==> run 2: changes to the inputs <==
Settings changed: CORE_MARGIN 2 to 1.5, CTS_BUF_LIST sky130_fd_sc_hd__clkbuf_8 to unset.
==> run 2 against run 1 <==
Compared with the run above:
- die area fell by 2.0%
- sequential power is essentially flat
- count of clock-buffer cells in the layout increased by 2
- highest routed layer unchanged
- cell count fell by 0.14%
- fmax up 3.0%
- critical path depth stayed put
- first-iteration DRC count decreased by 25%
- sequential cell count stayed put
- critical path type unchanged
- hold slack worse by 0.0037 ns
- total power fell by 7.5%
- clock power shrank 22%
--- src/rtl/fpu_pkg.sv ---
// ============================================================================
// Module      : fpu_pkg
// Description : Shared constants and types for the custom 32-bit float format.
// Revision    : 1.0 - initial release
// ============================================================================
`default_nettype none

package fpu_pkg;

    localparam int BIAS   = 31;
    localparam int EXP_W  = 6;
    localparam int MANT_W = 25;

    localparam logic [3:0] ST_EXACT   = 4'b0001;
    localparam logic [3:0] ST_INEXACT = 4'b1111;
    localparam logic [3:0] ST_OVF     = 4'b0011;
    localparam logic [3:0] ST_UNF     = 4'b0111;

    typedef enum logic [1:0] {
        IDLE = 2'd0,
        NORM = 2'd1,
        PACK = 2'd2
    } int2fp_state_t;

endpackage

`default_nettype wire

--- src/rtl/fpu_int2fp.sv ---
// ============================================================================
// Module      : fpu_int2fp
// Description : Sequential int32 -> custom float converter, one normalising
//               left shift per cycle, truncating rounding.
// Revision    : 1.0 - initial release
// ============================================================================
`default_nettype none

module fpu_int2fp
    import fpu_pkg::*;
(
    input  logic        clock,
    input  logic        reset,
    input  logic        start,
    input  logic [31:0] int_in,
    output logic        busy,
    output logic        done,
    output logic [31:0] data_out,
    output logic [3:0]  status_out
);

    int2fp_state_t            r_state;
    int2fp_state_t            w_state_nxt;
    logic                     r_sign;
    logic [31:0]              r_mag;
    logic signed [EXP_W-1:0]  r_exp;
    logic                     r_done;
    logic [31:0]              r_data;
    logic [3:0]               r_status;

    logic [31:0]              w_abs;
    logic [EXP_W-1:0]         w_exp_biased;
    logic [MANT_W-1:0]        w_frac;
    logic                     w_inexact;
    logic                     w_zero;
    logic [31:0]              w_packed;
    logic [3:0]               w_status;

    // Two's-complement negate; 0x80000000 wraps to itself, which is the
    // correct unsigned magnitude.
    assign w_abs = int_in[31] ? (~int_in + 32'd1) : int_in;

    always_comb begin
        w_state_nxt = r_state;
        case (r_state)
            IDLE: begin
                if (start) begin
                    w_state_nxt = (int_in == 32'd0) ? PACK : NORM;
                end
            end
            NORM: begin
                if (r_mag[31]) begin
                    w_state_nxt = PACK;
                end
            end
            PACK:    w_state_nxt = IDLE;
            default: w_state_nxt = IDLE;
        endcase
    end

    always_ff @(posedge clock) begin
        if (reset) begin
            r_state <= IDLE;
        end else begin
            r_state <= w_state_nxt;
        end
    end

    // A zero operand reaches PACK with the MSB still clear.
    assign w_zero       = ~r_mag[31];
    assign w_exp_biased = EXP_W'(r_exp) + EXP_W'(BIAS);
    assign w_frac       = r_mag[30:6];
    assign w_inexact    = |r_mag[5:0];
    assign w_packed     = w_zero ? 32'd0 : {r_sign, w_exp_biased, w_frac};
    assign w_status     = (w_inexact && !w_zero) ? ST_INEXACT : ST_EXACT;

    always_ff @(posedge clock) begin
        if (reset) begin
            r_sign   <= 1'b0;
            r_mag    <= 32'd0;
            r_exp    <= '0;
            r_done   <= 1'b0;
            r_data   <= 32'd0;
            r_status <= 4'b0000;
        end else begin
            r_done <= 1'b0;
            case (r_state)
                IDLE: begin
                    if (start) begin
                        r_sign <= int_in[31];
                        r_mag  <= w_abs;
                        r_exp  <= EXP_W'(31);
                    end
                end
                NORM: begin
                    if (!r_mag[31]) begin
                        r_mag <= {r_mag[30:0], 1'b0};
                        r_exp <= r_exp - EXP_W'(1);
                    end
                end
                PACK: begin
                    r_data   <= w_packed;
                    r_status <= w_status;
                    r_done   <= 1'b1;
                end
                default: ;
            endcase
        end
    end

    assign busy       = (r_state != IDLE);
    assign done       = r_done;
    assign data_out   = r_data;
    assign status_out = r_status;

endmodule

`default_nettype wire
## config.mk

```make
export PLATFORM = sky130hd
export DESIGN_NAME = mem_port_arbiter
export DESIGN_NICKNAME = d
export VERILOG_FILES = /design/src/rtl/mem_port_arbiter.sv
export SDC_FILE = /design/constraint.sdc
export NUM_CORES = 1
export LEC_CHECK = 0
export BUFFER_PORTS_ARGS = -buffer_cell sky130_fd_sc_hd__buf_4
export CORE_MARGIN = 2
export CORE_UTILIZATION = 42
export CTS_CLUSTER_SIZE = 12
export DETAILED_ROUTE_END_ITERATION = 10
export PLACE_DENSITY_LB_ADDON = 0.1
export SYNTH_ARGS = -nofsm -noshare
export SYNTH_HDL_FRONTEND = slang
export SYNTH_SLANG_ARGS = --single-unit
```

## constraint.sdc

```tcl
create_clock -name clk -period 3.35 [get_ports clk]
set_input_delay 0.335 -clock clk [delete_from_list [all_inputs] [get_ports clk]]
set_output_delay 0.335 -clock clk [all_outputs]
set_load 0.02 [all_outputs]
```
File: src/rtl/mem_port_arbiter.sv
// rtl/mem_port_arbiter.sv - shares one memory port between fetch and load/store; optional MEM_ARB_STARVE_GUARD_EN
module mem_port_arbiter
    import mem_arb_pkg::*;
#(
    parameter int ADDR_W       = 32,
    parameter int DATA_W       = 32,
    parameter int MEM_LATENCY  = 1,
    parameter int STARVE_LIMIT = 4
) (
    input  logic              clk,
    input  logic              rst_n,
    mem_port_arbiter_if.slave bus
);

    if (MEM_LATENCY < 1 || MEM_LATENCY > 4 || STARVE_LIMIT < 1 ||
        ADDR_W < 1 || DATA_W < 8 || (DATA_W % 8) != 0) begin : g_bad_param
        $error("mem_port_arbiter: illegal parameter combination");
    end

    logic     if_grant;
    logic     ls_grant;
    logic     force_if;
    arb_tag_t grant_tag;
    arb_tag_t tail;

`ifdef MEM_ARB_STARVE_GUARD_EN
    localparam int CNT_W = $clog2(STARVE_LIMIT + 1);
    localparam logic [CNT_W-1:0] CNT_MAX = CNT_W'(STARVE_LIMIT);

    logic [CNT_W-1:0] starve_cnt;

    assign force_if = (starve_cnt == CNT_MAX) && bus.if_req_valid && !bus.if_flush;

    always_ff @(posedge clk or negedge rst_n) begin
        if (!rst_n) begin
            starve_cnt <= '0;
        end else if (!bus.if_req_valid || if_grant) begin
            starve_cnt <= '0;
        end else if (ls_grant && starve_cnt != CNT_MAX) begin
            starve_cnt <= starve_cnt + 1'b1;
        end
    end
`else
    assign force_if = 1'b0;
`endif

    assign ls_grant = bus.ls_req_valid && !force_if;
    assign if_grant = bus.if_req_valid && !bus.if_flush && (!bus.ls_req_valid || force_if);

    assign bus.ls_req_ready = ls_grant;
    assign bus.if_req_ready = if_grant;

    always_comb begin
        bus.mem_en    = 1'b0;
        bus.mem_we    = 1'b0;
        bus.mem_wstrb = '0;
        bus.mem_addr  = '0;
        bus.mem_wdata = '0;
        grant_tag     = TAG_NONE;
        if (ls_grant) begin
            bus.mem_en      = 1'b1;
            bus.mem_we      = bus.ls_we;
            bus.mem_wstrb   = bus.ls_wstrb;
            bus.mem_addr    = bus.ls_addr;
            bus.mem_wdata   = bus.ls_wdata;
            grant_tag.owner = OWN_LS;
            grant_tag.we    = bus.ls_we;
        end else if (if_grant) begin
            bus.mem_en      = 1'b1;
            bus.mem_addr    = bus.if_addr;
            grant_tag.owner = OWN_IF;
        end
    end

    mem_arb_tag_pipe #(
        .MEM_LATENCY (MEM_LATENCY)
    ) u_tag_pipe (
        .clk    (clk),
        .rst_n  (rst_n),
        .in_tag (grant_tag),
        .flush  (bus.if_flush),
        .tail   (tail)
    );

    always_comb begin
        bus.if_rsp_valid = 1'b0;
        bus.if_rsp_data  = '0;
        bus.ls_rsp_valid = 1'b0;
        bus.ls_rsp_data  = '0;
        if (tail.owner == OWN_IF && !tail.kill) begin
            bus.if_rsp_valid = 1'b1;
            bus.if_rsp_data  = bus.mem_rdata;
        end
        if (tail.owner == OWN_LS) begin
            bus.ls_rsp_valid = 1'b1;
            bus.ls_rsp_data  = tail.we ? '0 : bus.mem_rdata;
        end
    end

endmodule
--- src/rtl/uart_rx_param.sv ---
// Oversampling UART receiver with start-bit qualification, stop-bit check and a one-word output register.
// Optional parity checking is compiled in with `define UART_RX_PARITY_EN.
module uart_rx_param #(
  parameter int DATA_BITS  = 8,
  parameter int OVERSAMPLE = 16,
  parameter int STOP_BITS  = 1,
  parameter int PARITY_ODD = 0
) (
  input  logic                 clk,
  input  logic                 reset,
  input  logic                 en,
  input  logic                 in,
  input  logic                 out_ready,
  output logic                 busy,
  output logic                 done,
  output logic                 out_valid,
  output logic [DATA_BITS-1:0] out,
  output logic                 frame_err,
  output logic                 parity_err,
  output logic                 overrun,
  output logic [2:0]           dbg_state
);

  localparam int CW = $clog2(OVERSAMPLE);
  localparam int BW = $clog2(DATA_BITS);
  localparam logic [CW-1:0] TICK_LAST = CW'(OVERSAMPLE - 1);
  localparam logic [CW-1:0] HALF_LAST = CW'(OVERSAMPLE / 2 - 1);
  localparam logic [BW-1:0] BIT_LAST  = BW'(DATA_BITS - 1);

  if (DATA_BITS < 5 || DATA_BITS > 9 || !(OVERSAMPLE inside {8, 16, 32}) ||
      STOP_BITS < 1 || STOP_BITS > 2 || PARITY_ODD < 0 || PARITY_ODD > 1) begin : g_bad_params
    $error("uart_rx_param: illegal parameter combination");
  end

  typedef enum logic [2:0] {
    ST_IDLE   = 3'd0,
    ST_START  = 3'd1,
    ST_DATA   = 3'd2,
`ifdef UART_RX_PARITY_EN
    ST_PARITY = 3'd3,
`endif
    ST_STOP   = 3'd4
  } state_t;

  state_t                 state;
  logic [1:0]             sync;
  logic                   in_s;
  logic [CW-1:0]          cnt;
  logic [BW-1:0]          bit_idx;
  logic                   stop_idx;
  logic                   stop_bad;
  logic [DATA_BITS-1:0]   shreg;
  logic                   fin;
  logic                   fin_ferr;
  logic                   tick;
  logic                   last_stop;
  logic                   ok;
  logic                   load;
`ifdef UART_RX_PARITY_EN
  logic                   par_bad;
  logic                   fin_perr;
`endif

  assign in_s      = sync[1];
  assign tick      = (cnt == TICK_LAST);
  assign last_stop = (stop_idx == 1'(STOP_BITS - 1));
  assign dbg_state = state;

  // fin marks the cycle after the final stop sample; the result pulses are registered from it.
`ifdef UART_RX_PARITY_EN
  assign ok = fin && en && !fin_ferr && !fin_perr;
`else
  assign ok = fin && en && !fin_ferr;
  assign parity_err = 1'b0;
`endif
  assign load = ok && (!out_valid || out_ready);

  always_ff @(posedge clk) begin
    if (reset) begin
      state     <= ST_IDLE;
      sync      <= 2'b11;
      cnt       <= '0;
      bit_idx   <= '0;
      stop_idx  <= 1'b0;
      stop_bad  <= 1'b0;
      shreg     <= '0;
      fin       <= 1'b0;
      fin_ferr  <= 1'b0;
      busy      <= 1'b0;
      done      <= 1'b0;
      out_valid <= 1'b0;
      out       <= '0;
      frame_err <= 1'b0;
      overrun   <= 1'b0;
`ifdef UART_RX_PARITY_EN
      par_bad    <= 1'b0;
      fin_perr   <= 1'b0;
      parity_err <= 1'b0;
`endif
    end else begin
      sync      <= {sync[0], in};
      done      <= ok;
      frame_err <= fin && en && fin_ferr;
      overrun   <= ok && !load;
`ifdef UART_RX_PARITY_EN
      parity_err <= fin && en && !fin_ferr && fin_perr;
`endif
      if (load) begin
        out       <= shreg;
        out_valid <= 1'b1;
      end else if (out_valid && out_ready) begin
        out_valid <= 1'b0;
      end
      fin <= 1'b0;

      if (!en) begin
        state <= ST_IDLE;
        cnt   <= '0;
        busy  <= 1'b0;
      end else begin
        case (state)
          ST_IDLE: begin
            if (!in_s) begin
              if (cnt == HALF_LAST) begin
                cnt   <= '0;
                busy  <= 1'b1;
                state <= ST_START;
              end else begin
                cnt <= cnt + 1'b1;
              end
            end else begin
              cnt <= '0;
            end
          end
          // The end of the start-bit wait lands on the middle of data bit 0, so it is captured here.
          ST_START: begin
            if (tick) begin
              cnt     <= '0;
              shreg   <= {in_s, shreg[DATA_BITS-1:1]};
              bit_idx <= BW'(1);
              state   <= ST_DATA;
            end else begin
              cnt <= cnt + 1'b1;
            end
          end
          ST_DATA: begin
            if (tick) begin
              cnt   <= '0;
              shreg <= {in_s, shreg[DATA_BITS-1:1]};
              if (bit_idx == BIT_LAST) begin
                stop_idx <= 1'b0;
                stop_bad <= 1'b0;
`ifdef UART_RX_PARITY_EN
                state    <= ST_PARITY;
`else
                state    <= ST_STOP;
`endif
              end else begin
                bit_idx <= bit_idx + 1'b1;
              end
            end else begin
              cnt <= cnt + 1'b1;
            end
          end
`ifdef UART_RX_PARITY_EN
          ST_PARITY: begin
            if (tick) begin
              cnt     <= '0;
              par_bad <= in_s != ((^shreg) ^ 1'(PARITY_ODD));
              state   <= ST_STOP;
            end else begin
              cnt <= cnt + 1'b1;
            end
          end
`endif
          ST_STOP: begin
            if (tick) begin
              cnt <= '0;
              if (last_stop) begin
                state    <= ST_IDLE;
                busy     <= 1'b0;
                fin      <= 1'b1;
                fin_ferr <= stop_bad | !in_s;
`ifdef UART_RX_PARITY_EN
                fin_perr <= par_bad;
`endif
              end else begin
                stop_idx <= 1'b1;
                stop_bad <= stop_bad | !in_s;
              end
            end else begin
              cnt <= cnt + 1'b1;
            end
          end
          default: begin
            state <= ST_IDLE;
            cnt   <= '0;
            busy  <= 1'b0;
          end
        endcase
      end
    end
  end

endmodule

--- config.mk ---
export PLATFORM = sky130hd
export DESIGN_NAME = uart_rx_param
export DESIGN_NICKNAME = d
export VERILOG_FILES = /design/src/rtl/uart_rx_param.sv
export SDC_FILE = /design/constraint.sdc
export NUM_CORES = 1
export LEC_CHECK = 0
export ABC_AREA = 1
export CELL_PAD_IN_SITES_DETAIL_PLACEMENT = 1
export CELL_PAD_IN_SITES_GLOBAL_PLACEMENT = 1
export CORE_MARGIN = 10
export CORE_UTILIZATION = 42
export DETAILED_ROUTE_END_ITERATION = 8
export PLACE_DENSITY_LB_ADDON = 0.1
export SYNTH_ARGS = -nofsm -noshare
export SYNTH_HDL_FRONTEND = slang
export SYNTH_SLANG_ARGS = --single-unit
--- constraint.sdc ---
create_clock -name clk -period 1.9 [get_ports clk]
set_input_delay 0.19 -clock clk [delete_from_list [all_inputs] [get_ports clk]]
set_output_delay 0.19 -clock clk [all_outputs]
set_load 0.005 [all_outputs]
==> results by group, run 1 <==
Run status
  • Status: finished, final reports clean

Yosys
  • Post-Synth XOR/XNOR Area: less than 1%
  • Synth area leader: dfxtp_1
  • Top_reg_cell synth: dfxtp_1
  • Async set-or-reset flop fraction in the synthesized netlist: 0%
  • Adder and majority gate portion of the synthesized area: approximately 2.4%
  • Compound-Gate Fraction of Synth Area: a little over a tenth
  • Count leader, synth: dfxtp_1
  • Post-synth EDFFs: 0
  • Yosys top cell area share: 46.8%
  • Post-synthesis cell area: 1540 um2
  • Mux share of post-synthesis cell area: 0%
  • Distinct cell type count after synthesis: 27
  • Simple logic cell fraction of the synthesized area: slightly above 30%
  • Post-Syn Nets: around 200
  • Yosys warning total: 0
  • Yosys reg bits: 36
  • Post-synth top cells: 36 x dfxtp_1, 35 x nor2_1, 26 x nand2_1
  • Gate count after technology mapping: ~200
  • Area contributors post-synth: dfxtp_1 47%, nor2_1 8.5%, nand2_1 6.3%, a21oi_1 5.5%, inv_1 5.4%
  • Seq/Total Area, Yosys: a little under half
  • Syn_area_per_cell: slightly below 8 um2
  • Combinational family with the most area after synthesis: simple AND/OR/NAND/NOR gates

Critical path
  • Crit Path Max Fanout: 13
  • Arrival time at the worst endpoint: between 1.5 and 2 ns
  • Critical path depth: 6
  • Critical Path, Cell by Cell: ha_1 > nand3_4 > nor2_4 > nand2_2 > o21ai_0 > a21oi_1
  • Flop-to-flop setup slack: roughly 0.22 ns
  • Crit path launch: cnt[0]
  • Worst path required time: 2.05 ns
  • Crit path largest cell delay: roughly 0.36 ns
  • Slowest cell on crit path: dfxtp_1
  • Worst r2r src: cnt[0]
  • R2r worst-path depth: 6
  • CP Capture Type: flip-flop
  • Buf/Inv on CP: 0
  • Crit path to: shreg[6]
  • Type of origin of the critical path: flip-flop
  • FF-to-FF End: shreg[6]
  • WS Path Type: flip-flop to flip-flop
  • CP delay by family, top: simple AND/OR/NAND/NOR gates

Global route
  • Largest net degree at the start of global routing: 16
  • Met1 usage: between 10% and 20%
  • Initial antenna violation count: 0
  • Top Usage Layer GRT: met2
  • Met2 usage: roughly 20%
  • Met3 usage: under 10%
  • First-pass GRT wire length: 6.54 mm
  • Vias in the first global route: 1424
  • Grt ovf: 0
  • Overall routing resource usage: about an eighth

Power and ir drop
  • Pleak: 0.785 nW
  • Peak VDD IR: roughly 0.48 mV
  • PD cells: about 770 nW/um2

Detailed routing
  • Vias: roughly 1.3k
  • Drt total wl: between 3 and 4 mm
  • Remaining DRCs: 0
  • Drt pass-1 iters: 4
  • DR iter-0 viols: 40
  • Final ANT Viol Nets: 0
  • Drt wl/cell: 14.0 um
  • Vias/cell: 5.00

Min path
  • Worst Hold Launch: sync[0]
  • Hold path cells: 1
  • Hold crit path type: flip-flop to flip-flop

Floorplanning
  • FP Rows: 21
  • Core area: ~3400 um2
  • Die Height: 80.6 um
  • Ports: 22
  • Initial Util: 44.7%
  • Total Die Area: roughly 6500 um2
  • Die width: 80.6 um

Clock tree
  • Clk slew on worst S/H paths: about 0.070 ns
  • CTS buffer count: 5
  • Setup Buffers After CTS: 0
  • Clk buf depth: 2
  • CTS tree: built
  • Clk_lat worst skew: between 0.2 and 0.3 ns
  • Sink Count: 36
  • Hold_buf cts: 0
  • CTS resizes: 0
  • H-Tree Level Count: 2
  • Root Buffer: clkbuf_8

Timing
  • Total Neg Setup Slack: 0 ns
  • RSZ-0062 raised after global routing: false
  • Final worst-path cycle share: around 88%
  • Number of failing hold endpoints at the final stage: 0
  • Max Freq: between 0.5 and 0.6 GHz
  • Worst hold slack: ~0.43 ns
  • Tmin final: roughly 1.7 ns
  • Final setup vio count: 0
  • Setup Skew: ~0.0030 ns
  • Max Slew Vio Count: 0

Run
  • Max Cap Violations: 0

Finish
  • Final #Nets: 230
  • # fillers: about 440
  • Share of cells above drive strength 1: between 10 and 15%
  • Antenna cells: 0
  • Area growth, synth to finish: 22.0%

Placed design
  • Port Buffer Count: 20
  • Dpl hpwl: 2.95 mm
  • RePlAce Congestion: approximately 0.77
worst min path at each step:
stage | end | slack [ns]
floorplan | sync[0] | 0.29
global placement | sync[1] | 0.40
detailed placement | sync[1] | 0.41
CTS | sync[1] | 0.44
global route | sync[1] | 0.46
finish | sync[1] | 0.43
logic make-up after synthesis:
family                   Yosys count
AO/OA/AOI/OAI                     31
XOR/XNOR                           1
adder cells (fa/ha/maj)            3
buffers and inverters             30
flip-flops                        36
other                              1
AND/OR/NAND/NOR                   96
layout make-up:
class                      instances  area, um2  share of cell area [%]
timing repair buffer              22        215                    11.5
clock inverter                     2       35.0                    1.86
multi-input combinational        132        684                    36.4
sequential                        36        721                    38.3
clock buffer                       6       72.6                    3.86
tap                               46       57.6                    3.06
inverter                          25       93.8                    4.99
+---+
◆ **WORK REQUIRED**:
Report the number of lines in the listing that hold the string "cycle", and nothing else.

◆ **SOLUTION**:
3